Sul Corriere della Sera Maurizio Ferrera indica tre passi per rendere più solida l’Unione Europea.
Molti partiti nati come anti-Ue – egli osserva – oggi guidano o partecipano ai governi dei loro Paesi.
L’ evoluzione ideologica e politica della galassia euro-scettica apre quindi spazi per la ricerca di un consenso largo sui «fondamentali» politici dell’Unione.
Quali potrebbero essere i fondamentali politici su cui convergere?
Il più ovvio ed elementare sembra in larga parte già acquisito: accettare l’esistenza della Ue e non opporsi (anzi favorire) la sua sopravvivenza.
Da questa scelta di campo iniziale discendono almeno tre importanti implicazioni, sulle quali s’intravedono segnali di disponibilità.
La prima riguarda i confini esterni.
Nel nuovo contesto geo-politico, il controllo del territorio è una condizione imprescindibile per la tenuta dell’Unione, soprattutto negli ambiti dell’immigrazione e della difesa.
La seconda implicazione riguarda le «condivisioni» fra Paesi.

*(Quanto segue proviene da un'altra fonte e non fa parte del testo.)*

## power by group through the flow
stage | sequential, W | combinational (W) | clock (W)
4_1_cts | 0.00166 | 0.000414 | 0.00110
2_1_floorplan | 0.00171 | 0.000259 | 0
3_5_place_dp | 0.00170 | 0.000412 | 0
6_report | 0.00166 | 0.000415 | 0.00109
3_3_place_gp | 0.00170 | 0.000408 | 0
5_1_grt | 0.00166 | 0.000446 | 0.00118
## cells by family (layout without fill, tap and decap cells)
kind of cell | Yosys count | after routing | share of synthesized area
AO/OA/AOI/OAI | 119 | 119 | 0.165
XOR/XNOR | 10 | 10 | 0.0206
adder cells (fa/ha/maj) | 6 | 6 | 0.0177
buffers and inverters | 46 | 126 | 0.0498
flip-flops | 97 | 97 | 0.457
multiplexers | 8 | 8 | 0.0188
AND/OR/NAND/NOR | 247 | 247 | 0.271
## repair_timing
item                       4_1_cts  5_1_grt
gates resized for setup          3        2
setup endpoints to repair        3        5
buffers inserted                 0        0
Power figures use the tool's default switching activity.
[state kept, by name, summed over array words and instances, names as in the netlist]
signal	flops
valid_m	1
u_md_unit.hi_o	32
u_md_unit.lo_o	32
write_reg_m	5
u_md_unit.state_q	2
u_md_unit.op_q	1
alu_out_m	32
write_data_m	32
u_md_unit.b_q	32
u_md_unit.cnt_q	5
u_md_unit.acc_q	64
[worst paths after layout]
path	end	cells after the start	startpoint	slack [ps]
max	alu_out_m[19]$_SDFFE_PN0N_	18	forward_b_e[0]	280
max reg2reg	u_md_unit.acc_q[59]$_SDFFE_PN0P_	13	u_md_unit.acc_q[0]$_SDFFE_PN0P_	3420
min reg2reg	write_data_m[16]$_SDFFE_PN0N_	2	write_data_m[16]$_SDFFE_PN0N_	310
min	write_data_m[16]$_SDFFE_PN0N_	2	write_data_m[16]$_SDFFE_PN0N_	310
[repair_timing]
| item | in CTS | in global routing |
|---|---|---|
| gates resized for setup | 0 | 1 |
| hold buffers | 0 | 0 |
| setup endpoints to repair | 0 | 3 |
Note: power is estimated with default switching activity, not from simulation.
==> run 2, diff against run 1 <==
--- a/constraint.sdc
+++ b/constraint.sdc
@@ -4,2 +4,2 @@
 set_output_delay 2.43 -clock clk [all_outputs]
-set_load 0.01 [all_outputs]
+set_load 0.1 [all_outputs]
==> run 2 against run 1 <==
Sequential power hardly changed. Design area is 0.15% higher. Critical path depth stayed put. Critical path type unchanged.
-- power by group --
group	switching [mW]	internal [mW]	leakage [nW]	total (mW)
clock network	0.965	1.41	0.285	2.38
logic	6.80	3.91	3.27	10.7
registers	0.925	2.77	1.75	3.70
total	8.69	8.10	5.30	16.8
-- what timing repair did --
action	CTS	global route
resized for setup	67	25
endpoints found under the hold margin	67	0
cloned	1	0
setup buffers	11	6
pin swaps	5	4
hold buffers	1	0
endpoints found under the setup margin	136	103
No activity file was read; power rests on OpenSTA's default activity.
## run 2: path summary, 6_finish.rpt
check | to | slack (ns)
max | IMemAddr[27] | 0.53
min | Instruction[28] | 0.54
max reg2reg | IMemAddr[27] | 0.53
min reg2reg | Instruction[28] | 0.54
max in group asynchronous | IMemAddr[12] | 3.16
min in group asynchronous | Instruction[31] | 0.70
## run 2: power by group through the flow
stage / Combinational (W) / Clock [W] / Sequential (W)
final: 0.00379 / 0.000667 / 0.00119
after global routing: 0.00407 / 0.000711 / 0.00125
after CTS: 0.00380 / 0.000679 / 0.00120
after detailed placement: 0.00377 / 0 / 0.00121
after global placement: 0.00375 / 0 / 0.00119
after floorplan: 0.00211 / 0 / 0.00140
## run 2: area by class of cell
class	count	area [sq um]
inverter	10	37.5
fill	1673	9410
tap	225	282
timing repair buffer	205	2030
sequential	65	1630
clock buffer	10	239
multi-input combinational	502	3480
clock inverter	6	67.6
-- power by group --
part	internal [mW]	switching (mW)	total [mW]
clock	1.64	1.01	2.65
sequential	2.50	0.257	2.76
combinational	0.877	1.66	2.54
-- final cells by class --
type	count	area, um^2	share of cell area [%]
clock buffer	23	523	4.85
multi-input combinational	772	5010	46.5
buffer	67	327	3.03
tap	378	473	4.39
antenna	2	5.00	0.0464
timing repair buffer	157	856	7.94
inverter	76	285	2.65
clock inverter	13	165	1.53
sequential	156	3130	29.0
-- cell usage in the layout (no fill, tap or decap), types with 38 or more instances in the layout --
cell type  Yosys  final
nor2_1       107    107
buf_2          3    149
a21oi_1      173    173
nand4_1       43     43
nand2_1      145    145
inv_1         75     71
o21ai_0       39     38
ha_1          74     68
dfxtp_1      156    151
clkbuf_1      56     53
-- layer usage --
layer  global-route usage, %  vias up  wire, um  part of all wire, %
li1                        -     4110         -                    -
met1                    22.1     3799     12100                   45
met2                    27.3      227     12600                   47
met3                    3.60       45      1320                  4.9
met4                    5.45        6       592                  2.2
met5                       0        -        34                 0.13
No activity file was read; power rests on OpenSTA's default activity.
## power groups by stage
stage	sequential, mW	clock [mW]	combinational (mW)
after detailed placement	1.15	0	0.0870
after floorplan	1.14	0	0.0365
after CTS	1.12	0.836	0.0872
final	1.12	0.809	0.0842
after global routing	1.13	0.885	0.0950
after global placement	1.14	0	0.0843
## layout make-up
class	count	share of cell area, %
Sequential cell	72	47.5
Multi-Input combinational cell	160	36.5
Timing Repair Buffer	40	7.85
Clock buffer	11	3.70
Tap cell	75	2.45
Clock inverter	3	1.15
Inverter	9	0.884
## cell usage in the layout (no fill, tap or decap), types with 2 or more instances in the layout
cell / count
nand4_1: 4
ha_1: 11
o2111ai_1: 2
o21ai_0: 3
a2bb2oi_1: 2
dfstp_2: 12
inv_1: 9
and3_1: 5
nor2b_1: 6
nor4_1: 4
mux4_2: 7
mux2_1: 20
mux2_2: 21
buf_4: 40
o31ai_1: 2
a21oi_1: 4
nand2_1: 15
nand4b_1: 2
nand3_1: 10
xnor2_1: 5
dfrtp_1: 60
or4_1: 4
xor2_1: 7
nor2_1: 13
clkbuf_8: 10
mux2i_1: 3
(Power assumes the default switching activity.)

L’interdipendenza sempre più profonda fra le economie e le società europee richiede la predisposizione di meccanismi permanenti di solidarietà e investimenti comuni, soprattutto in situazioni di emergenza (come è stato per la pandemia).

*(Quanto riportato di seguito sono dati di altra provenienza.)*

===== src/rtl/alu_arbiter.sv =====
// Two-requester round-robin front end for a shared combinational 32-bit ALU.
// One operation in flight: accept, one execute cycle, then hold the response until it is taken.
module alu_arbiter #(
    parameter int DATA_W = 32,
    parameter int CTRL_W = 4
) (
    input  logic              clk,
    input  logic              rst_n,
    input  logic              req0_valid,
    output logic              req0_ready,
    input  logic [DATA_W-1:0] req0_in1,
    input  logic [DATA_W-1:0] req0_in2,
    input  logic [CTRL_W-1:0] req0_ctrl,
    input  logic              req1_valid,
    output logic              req1_ready,
    input  logic [DATA_W-1:0] req1_in1,
    input  logic [DATA_W-1:0] req1_in2,
    input  logic [CTRL_W-1:0] req1_ctrl,
    output logic [DATA_W-1:0] alu_in1,
    output logic [DATA_W-1:0] alu_in2,
    output logic [CTRL_W-1:0] alu_ctrl,
    input  logic [DATA_W-1:0] alu_result,
    input  logic              alu_zero,
    output logic              rsp_valid,
    input  logic              rsp_ready,
    output logic              rsp_id,
    output logic [DATA_W-1:0] rsp_data,
    output logic              rsp_zero,
    output logic              rsp_illegal,
    output logic              busy
);

    typedef enum logic [1:0] {
        IDLE,
        EXEC,
        RESP
    } state_t;

    state_t            state;
    state_t            state_next;
    logic              last_grant;
    logic [DATA_W-1:0] op_in1;
    logic [DATA_W-1:0] op_in2;
    logic [CTRL_W-1:0] op_ctrl;
    logic              op_id;
    logic              accept;
    logic              grant_id;
    logic              illegal;

    assign alu_in1  = op_in1;
    assign alu_in2  = op_in2;
    assign alu_ctrl = op_ctrl;

    // Legal codes: AND, OR, ADD, SUB.
    assign illegal = !((op_ctrl == CTRL_W'(0)) || (op_ctrl == CTRL_W'(1)) ||
                       (op_ctrl == CTRL_W'(2)) || (op_ctrl == CTRL_W'(6)));

    always_comb begin
        req0_ready = 1'b0;
        req1_ready = 1'b0;
        state_next = state;
        case (state)
            IDLE: begin
                // With both pending, the requester not served last wins.
                req0_ready = req0_valid && (!req1_valid || last_grant);
                req1_ready = req1_valid && (!req0_valid || !last_grant);
                if (req0_ready || req1_ready) begin
                    state_next = EXEC;
                end
            end
            EXEC: begin
                state_next = RESP;
            end
            RESP: begin
                if (rsp_ready) begin
                    state_next = IDLE;
                end
            end
            default: begin
                state_next = IDLE;
            end
        endcase
    end

    assign accept   = (req0_valid && req0_ready) || (req1_valid && req1_ready);
    assign grant_id = req1_ready;

    always_ff @(posedge clk or negedge rst_n) begin
        if (!rst_n) begin
            state       <= IDLE;
            last_grant  <= 1'b1;
            op_in1      <= '0;
            op_in2      <= '0;
            op_ctrl     <= '0;
            op_id       <= 1'b0;
            rsp_valid   <= 1'b0;
            rsp_id      <= 1'b0;
            rsp_data    <= '0;
            rsp_zero    <= 1'b0;
            rsp_illegal <= 1'b0;
            busy        <= 1'b0;
        end else begin
            state     <= state_next;
            busy      <= (state_next != IDLE);
            rsp_valid <= (state_next == RESP);
            if (accept) begin
                last_grant <= grant_id;
                op_id      <= grant_id;
                op_in1     <= grant_id ? req1_in1  : req0_in1;
                op_in2     <= grant_id ? req1_in2  : req0_in2;
                op_ctrl    <= grant_id ? req1_ctrl : req0_ctrl;
            end
            if (state == EXEC) begin
                rsp_data    <= alu_result;
                rsp_zero    <= alu_zero;
                rsp_illegal <= illegal;
                rsp_id      <= op_id;
            end
        end
    end

endmodule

La terza e più delicata implicazione riguarda l’introduzione di procedure decisionali più efficienti.
Difficile discutere di questo con i Patrioti.
È tuttavia possibile aprire un dialogo con i Conservatori.
Durante la campagna elettorale, il loro mantra è stato quello di trasformare la Ue da un gigante burocratico a uno politico.
Come procedere in questa direzione senza una cabina di regia capace di prendere e attuare rapidamente le decisioni collettive?
C’è da sperare che l’esperienza di governo faccia maturare questa consapevolezza anche fra i partiti del gruppo Ecr.
L’Unione resta ancora oggi in bilico tra fragilità esistenziale e resilienza contingente.
Per superare la morsa bisogna oltrepassare i cordoni sanitari e favorire la conversione degli euro-scettici da forze anti-sistema a partiti euro-leali.